R packages by Hadley Wickham


Documentation

Documentation is one of the most important aspects of a good package. Without it, users won’t know how to use your package, and are unlikely to do so. Documentation is also useful for future-you (so you remember what your functions were supposed to do), and for developers extending your package.

There are multiple forms of documentation. In this chapter, you’ll learn about function documentation, as accessed by ? or help(). Function documentation is a type of reference documentation. It works like a dictionary: a dictionary is helpful if you want to know what a word means, but doesn’t help find the right word for a new situation. Similarly, function documentation is helpful if you already know the name of the function, but doesn’t help you find the function you need to solve a given problem. That’s the job of vignettes, which you’ll learn about in the next chapter.

R provides a standard way of documenting packages: you write .Rd files in the man/ directory. These files use a custom syntax that’s loosely based on latex. Instead of writing these files directly, we’re going to use roxygen2 which turns specially formatted comments into .Rd files. The goal of roxygen2 is to make documenting your code as easy as possible, so it has a number of advantages over writing .Rd files by hand:

  • Code and documentation are intermingled so when that you modify your code, you’re reminded to also update your documentation.

  • Roxygen2 dynamically inspects the objects that it documents, so you can skip some boilerplate that you’d need to write by hand.

  • It abstracts over the differences in documenting different types of objects, so you need to learn fewer details.

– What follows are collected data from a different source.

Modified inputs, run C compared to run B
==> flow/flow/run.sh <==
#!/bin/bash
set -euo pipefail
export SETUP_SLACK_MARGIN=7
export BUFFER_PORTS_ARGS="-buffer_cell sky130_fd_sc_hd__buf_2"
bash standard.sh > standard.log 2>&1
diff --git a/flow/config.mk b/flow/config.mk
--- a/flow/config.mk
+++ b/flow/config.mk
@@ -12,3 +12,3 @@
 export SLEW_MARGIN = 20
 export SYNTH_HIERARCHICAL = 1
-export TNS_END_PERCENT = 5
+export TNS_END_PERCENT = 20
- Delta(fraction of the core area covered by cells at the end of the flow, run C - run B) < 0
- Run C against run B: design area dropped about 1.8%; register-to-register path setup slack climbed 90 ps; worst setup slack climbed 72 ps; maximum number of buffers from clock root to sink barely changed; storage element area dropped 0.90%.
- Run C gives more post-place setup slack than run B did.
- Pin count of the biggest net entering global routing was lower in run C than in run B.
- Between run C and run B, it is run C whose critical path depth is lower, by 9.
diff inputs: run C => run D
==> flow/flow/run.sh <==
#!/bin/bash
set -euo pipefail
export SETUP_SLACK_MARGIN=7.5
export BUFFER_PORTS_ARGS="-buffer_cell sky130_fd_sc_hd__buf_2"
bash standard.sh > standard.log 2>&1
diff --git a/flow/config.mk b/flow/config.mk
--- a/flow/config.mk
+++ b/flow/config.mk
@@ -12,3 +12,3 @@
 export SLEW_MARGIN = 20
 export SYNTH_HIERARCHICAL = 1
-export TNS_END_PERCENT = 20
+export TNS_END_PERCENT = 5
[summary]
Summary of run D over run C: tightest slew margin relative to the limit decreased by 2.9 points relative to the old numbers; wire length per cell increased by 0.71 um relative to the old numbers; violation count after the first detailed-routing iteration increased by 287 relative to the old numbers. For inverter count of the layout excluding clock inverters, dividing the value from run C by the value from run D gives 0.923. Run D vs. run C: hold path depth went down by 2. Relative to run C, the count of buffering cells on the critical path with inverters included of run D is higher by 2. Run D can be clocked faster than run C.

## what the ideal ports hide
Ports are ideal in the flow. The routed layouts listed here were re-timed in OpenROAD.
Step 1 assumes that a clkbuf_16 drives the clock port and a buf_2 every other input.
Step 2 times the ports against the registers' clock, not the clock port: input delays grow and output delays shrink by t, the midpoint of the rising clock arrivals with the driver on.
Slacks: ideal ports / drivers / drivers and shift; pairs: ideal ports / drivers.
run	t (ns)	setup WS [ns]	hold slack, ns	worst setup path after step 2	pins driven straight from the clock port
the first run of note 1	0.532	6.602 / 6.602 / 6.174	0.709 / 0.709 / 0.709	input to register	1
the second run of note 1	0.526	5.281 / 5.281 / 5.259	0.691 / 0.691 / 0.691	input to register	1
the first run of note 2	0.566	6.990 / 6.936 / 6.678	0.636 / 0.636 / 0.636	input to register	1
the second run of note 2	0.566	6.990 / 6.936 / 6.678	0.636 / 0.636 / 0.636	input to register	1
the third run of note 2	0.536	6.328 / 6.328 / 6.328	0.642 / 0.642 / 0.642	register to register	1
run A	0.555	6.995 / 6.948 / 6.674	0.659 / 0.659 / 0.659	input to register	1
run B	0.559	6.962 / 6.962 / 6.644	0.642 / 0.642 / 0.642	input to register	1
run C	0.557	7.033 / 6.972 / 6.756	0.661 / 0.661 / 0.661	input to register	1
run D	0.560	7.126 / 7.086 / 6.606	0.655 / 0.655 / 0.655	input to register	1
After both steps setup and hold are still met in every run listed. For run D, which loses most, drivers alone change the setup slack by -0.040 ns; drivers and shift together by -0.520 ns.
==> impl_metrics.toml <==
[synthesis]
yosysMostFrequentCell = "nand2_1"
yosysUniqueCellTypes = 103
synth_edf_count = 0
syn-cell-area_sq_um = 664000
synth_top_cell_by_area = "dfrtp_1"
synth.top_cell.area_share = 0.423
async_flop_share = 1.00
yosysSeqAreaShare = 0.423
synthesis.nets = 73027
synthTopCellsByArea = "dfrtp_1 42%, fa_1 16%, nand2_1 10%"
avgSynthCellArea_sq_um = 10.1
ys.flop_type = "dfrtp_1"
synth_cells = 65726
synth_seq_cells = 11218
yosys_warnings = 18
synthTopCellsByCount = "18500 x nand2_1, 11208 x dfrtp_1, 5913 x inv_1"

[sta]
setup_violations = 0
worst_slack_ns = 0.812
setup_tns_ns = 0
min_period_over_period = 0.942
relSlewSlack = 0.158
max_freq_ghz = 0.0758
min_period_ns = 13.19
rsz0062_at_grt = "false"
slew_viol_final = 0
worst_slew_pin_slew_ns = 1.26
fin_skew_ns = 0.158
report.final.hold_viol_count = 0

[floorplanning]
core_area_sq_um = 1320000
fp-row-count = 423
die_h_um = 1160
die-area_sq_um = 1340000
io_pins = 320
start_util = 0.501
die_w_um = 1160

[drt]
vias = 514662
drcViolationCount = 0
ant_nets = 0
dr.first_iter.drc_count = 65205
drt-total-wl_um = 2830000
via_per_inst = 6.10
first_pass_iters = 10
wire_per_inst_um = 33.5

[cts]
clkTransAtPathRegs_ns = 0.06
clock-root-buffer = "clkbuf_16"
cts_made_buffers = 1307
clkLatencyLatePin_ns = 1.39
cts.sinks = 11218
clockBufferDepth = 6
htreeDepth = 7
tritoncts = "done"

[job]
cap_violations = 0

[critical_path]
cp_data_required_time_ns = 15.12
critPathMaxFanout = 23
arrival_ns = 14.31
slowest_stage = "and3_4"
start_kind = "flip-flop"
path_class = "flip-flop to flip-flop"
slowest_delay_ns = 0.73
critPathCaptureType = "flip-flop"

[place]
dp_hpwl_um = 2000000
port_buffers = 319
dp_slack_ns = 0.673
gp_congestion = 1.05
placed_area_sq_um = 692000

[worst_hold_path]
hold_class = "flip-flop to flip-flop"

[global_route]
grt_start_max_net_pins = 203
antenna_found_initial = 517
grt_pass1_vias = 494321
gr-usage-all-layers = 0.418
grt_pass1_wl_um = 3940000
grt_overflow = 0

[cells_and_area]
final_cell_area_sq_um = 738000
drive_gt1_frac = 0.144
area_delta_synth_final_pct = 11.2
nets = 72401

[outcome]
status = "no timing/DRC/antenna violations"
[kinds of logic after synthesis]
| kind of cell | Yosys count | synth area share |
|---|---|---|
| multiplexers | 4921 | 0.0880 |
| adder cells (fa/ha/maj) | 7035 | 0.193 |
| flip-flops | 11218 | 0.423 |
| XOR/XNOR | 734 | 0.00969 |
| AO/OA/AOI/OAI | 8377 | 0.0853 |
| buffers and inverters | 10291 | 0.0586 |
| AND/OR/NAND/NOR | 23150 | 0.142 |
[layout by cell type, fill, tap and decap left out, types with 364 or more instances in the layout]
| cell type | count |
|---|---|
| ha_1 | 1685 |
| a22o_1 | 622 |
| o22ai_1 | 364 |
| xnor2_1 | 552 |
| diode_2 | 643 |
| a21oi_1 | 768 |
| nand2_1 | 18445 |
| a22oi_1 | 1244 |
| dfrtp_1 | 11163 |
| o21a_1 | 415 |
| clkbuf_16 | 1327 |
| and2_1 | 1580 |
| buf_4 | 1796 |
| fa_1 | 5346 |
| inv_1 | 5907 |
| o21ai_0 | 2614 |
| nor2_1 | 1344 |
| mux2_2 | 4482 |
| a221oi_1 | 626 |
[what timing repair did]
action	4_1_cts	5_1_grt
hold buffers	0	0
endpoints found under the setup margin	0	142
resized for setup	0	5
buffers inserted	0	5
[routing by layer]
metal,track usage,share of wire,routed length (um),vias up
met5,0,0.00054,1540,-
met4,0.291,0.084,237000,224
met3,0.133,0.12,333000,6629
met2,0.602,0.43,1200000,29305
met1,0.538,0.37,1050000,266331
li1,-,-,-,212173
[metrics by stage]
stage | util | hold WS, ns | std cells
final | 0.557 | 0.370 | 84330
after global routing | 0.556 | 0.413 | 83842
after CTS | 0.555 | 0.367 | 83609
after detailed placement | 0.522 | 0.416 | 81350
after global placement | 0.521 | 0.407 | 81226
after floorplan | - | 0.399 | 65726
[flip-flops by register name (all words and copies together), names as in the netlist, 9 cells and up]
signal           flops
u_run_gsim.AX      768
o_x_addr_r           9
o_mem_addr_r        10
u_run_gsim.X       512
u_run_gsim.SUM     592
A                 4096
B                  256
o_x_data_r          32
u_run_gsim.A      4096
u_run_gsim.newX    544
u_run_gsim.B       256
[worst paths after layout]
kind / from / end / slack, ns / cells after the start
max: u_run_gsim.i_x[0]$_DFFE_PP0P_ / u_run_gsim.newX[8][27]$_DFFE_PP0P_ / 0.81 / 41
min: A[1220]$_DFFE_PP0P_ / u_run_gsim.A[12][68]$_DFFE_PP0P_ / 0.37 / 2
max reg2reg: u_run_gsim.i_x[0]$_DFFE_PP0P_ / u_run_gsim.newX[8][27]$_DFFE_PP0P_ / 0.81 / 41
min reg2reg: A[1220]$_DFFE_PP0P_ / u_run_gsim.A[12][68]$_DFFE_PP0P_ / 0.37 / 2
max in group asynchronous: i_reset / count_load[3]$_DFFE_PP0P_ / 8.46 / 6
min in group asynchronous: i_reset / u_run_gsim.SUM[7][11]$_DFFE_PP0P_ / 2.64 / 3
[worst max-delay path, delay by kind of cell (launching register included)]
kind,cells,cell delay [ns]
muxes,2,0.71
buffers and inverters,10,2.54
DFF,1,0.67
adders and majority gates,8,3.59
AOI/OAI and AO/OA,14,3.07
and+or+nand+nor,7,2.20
Source: an optimization exercise on an open RTL-to-GDS flow (aim: a short achievable clock period and few clock cycles per item). Production flows keep margins and buffers that such runs may drop.
Only simulation tests tie the RTL to the original design; equivalence was not proved.
Power is estimated from default activity; no workload was simulated.

## core
module core
(
    input clk,
    input ce,
    input reset,
    input [31:0] memout,
    output [31:0] memaddr,
    output memrd
);
Size in the first run: about 6900 cells after synthesis, roughly 68 I/O pins.
clock: 10.0 ns
lec_check: 0
cap_margin: 20
core_margin: 2
core_utilization: 48
place_density: 0.6
slew_margin: 20
synth_hierarchical: 1
synth_minimum_keep_size: 0
tns_end_percent: 100
standard.sh (not shown) runs the stock make flow with config.mk's settings and CLKGATE_MAP_FILE= SYNTH_SCRIPT=/design/flow/synth_recipe.tcl, a recipe that flattens the netlist after the stock synthesis.
==> flow/flow/run.sh <==
#!/bin/bash
set -euo pipefail
bash standard.sh SETUP_SLACK_MARGIN=6.2 MATCH_CELL_FOOTPRINT=0 finish > flow_make.log 2>&1
The baseline passed the timing, DRC and antenna checks.
Testbench counts at the start, summed over its fixed seeds: cycles 32,896, fetches 32,768.
==> next run, changes <==
Settings changed: CORE_UTILIZATION 48 to 55.
=> The new run went through all stages and came out clean. Global-route usage came out higher by 5.1 points. Synthesized cell count does not change. Final area barely changes. Count of clock-buffer cells in the layout came out lower by 24. Final cell count went down by 1.7%.
==> next run, changes <==
Settings changed: CORE_UTILIZATION 55 to 40.
Wire length came out lower by 1.2%; fmax came out higher by 1.3%; flip-flop and latch count stays the same; clock-buffer cell count came out higher by 8; total power stays flat; final area barely changes; worst setup slack is better by 0.057 ns; via count came out lower by 4.4%; cell count came out higher by 6.1%; die area came out higher by 37%; area after synthesis is unchanged.


## wip/harbor
core, a different RTL version from the one above (not shown whole).
Size: ~68 I/O pins, about 75000 sq um of cells after synthesis.
## core
module core
(
    input clk,
    input ce,
    input reset,
    input [31:0] memout,
    output [31:0] memaddr,
    output memrd
);
export LEC_CHECK = 0
export CAP_MARGIN = 20
export CORE_MARGIN = 2
export CORE_UTILIZATION = 40
export PLACE_DENSITY = 0.6
export SLEW_MARGIN = 20
export SYNTH_HIERARCHICAL = 1
export SYNTH_MINIMUM_KEEP_SIZE = 0
export TNS_END_PERCENT = 100
create_clock -name core_clock -period 10.0 [get_ports {clk}]
Scripts as last shown in full above: flow/flow/run.sh
Testbench counts of wip/harbor, summed over its fixed seeds: cycles 32,896, fetches 32,768.
Input changes introduced in wip/umber (baseline for comparison: wip/harbor):
Settings: CORE_UTILIZATION: 40 -> 48.
--- outcome ---
Sort wip/harbor and wip/umber by tapcell count asc -> top: wip/umber. Between wip/harbor and wip/umber, count of TritonRoute iterations in the first routing pass is higher for wip/harbor, wip/umber comes in under that. Compared to wip/harbor, wip/umber has initial antenna violation count 3 higher. Endpoint of the most critical setup path = alt_r[16]: wip/harbor; endpoint of the most critical setup path = regs[28][28]: wip/umber.


Setup of before:
Another version of the RTL of core (not shown whole).
Size: ~4700 cells after synthesis, about 68 I/O pins, ~0.061 mm^2 of cells after synthesis.
clock: 10.0 ns
lec_check: 0
cap_margin: 20
core_margin: 2
core_utilization: 40
place_density: 0.6
slew_margin: 20
synth_hierarchical: 1
synth_minimum_keep_size: 0
tns_end_percent: 100
Scripts as last shown in full above: flow/flow/run.sh
before did not stop at any stage, and its layout met the timing, DRC and antenna checks.
Testbench counts of before, summed over its fixed seeds: cycles 32,896, fetches 32,768.
Edits applied to the flow inputs when going from before to after:
Settings: setting SETUP_SLACK_MARGIN to 5 for the first time.
==> flow/run.sh (new file) <==
#!/bin/bash
# synth_recipe.tcl (not shown) runs the flow's synth.tcl, then flattens the netlist and writes it again
# the make line also repeats each setting of config.mk as NAME=value (left out here)
make -C /OpenROAD-flow-scripts/flow DESIGN_CONFIG=/design/flow/config.mk WORK_HOME=/design/flow/orfs CLKGATE_MAP_FILE= SYNTH_SCRIPT=/design/flow/synth_recipe.tcl finish
removed: flow/flow/run.sh
removed: flow/standard.sh
--- outcome ---
Taking before as the reference, in after post-CTS setup-driven buffer insertion count shrank by about 70%; count of non-filler cells in the finished layout shrank by 267. Looking at count of clock-buffer cells in the layout, after sits above before. Re die extent in x: no difference whatsoever between before and after. Lower internal power summed over all cells was reported by after, not before. Compared with before, after shows a clock network power share that is 2.1 points higher. Of the two values seen for area-dominant cell class after layout, multi-input combinational cells was produced by before and sequential cells by after. Run comparison: after slowest cell on the critical path sky130_fd_sc_hd__clkdlybuf4s50_1; before slowest cell on the critical path sky130_fd_sc_hd__nand4_1.

## port drivers added, routing unchanged
The flow's constraints put no driver on any port. The routed layouts listed below were extracted and timed again, unchanged, in two steps.
Step 1 assumes that a clkbuf_16 drives the clock port and a buf_2 every other input.
Step 2 also shifts input and output timing later by t, the mid clock arrival at the registers, as if the neighbouring blocks saw the same clock.
Three values: ideal ports, drivers, drivers and shift; two values: the first two.
run	t, ns	setup WS [ns]	worst slew at a driven data input, ns
the first run of note 1	0.863	5.708 / 5.637 / 4.890	0.08
the second run of note 1	0.830	5.598 / 5.519 / 4.829	0.07
the third run of note 1	0.850	5.655 / 5.582 / 4.844	0.07
wip/harbor	0.867	5.651 / 5.604 / 4.810	0.08
wip/umber	0.851	5.658 / 5.667 / 4.816	0.09
before	0.837	5.304 / 5.334 / 4.497	0.21
after	0.847	4.978 / 5.027 / 4.180	0.17
After both steps every run listed still meets setup and hold. The setup slack of wip/umber, which loses most, moves by +0.009 ns with the drivers and by -0.842 ns with both steps.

As well as generating .Rd files, roxygen2 can also manage your NAMESPACE and the Collate field in DESCRIPTION. This chapter discusses .Rd files and the collate field. NAMESPACE describes how you can use roxygen2 to manage your NAMESPACE, and why you should care.

The documentation workflow

I’ll first show you a rough outline of the complete documentation workflow, and then we’ll dive into the individual steps. The documentation workflow is made up of three basic steps:

  1. Add roxygen comments to your .R files.

  2. Run devtools::document() (or press Cmd + Shift + D in RStudio) to convert roxygen comments to .Rd files.

  3. Preview documention with ?.

  4. Rinse and repeat until the documentation looks the way you want.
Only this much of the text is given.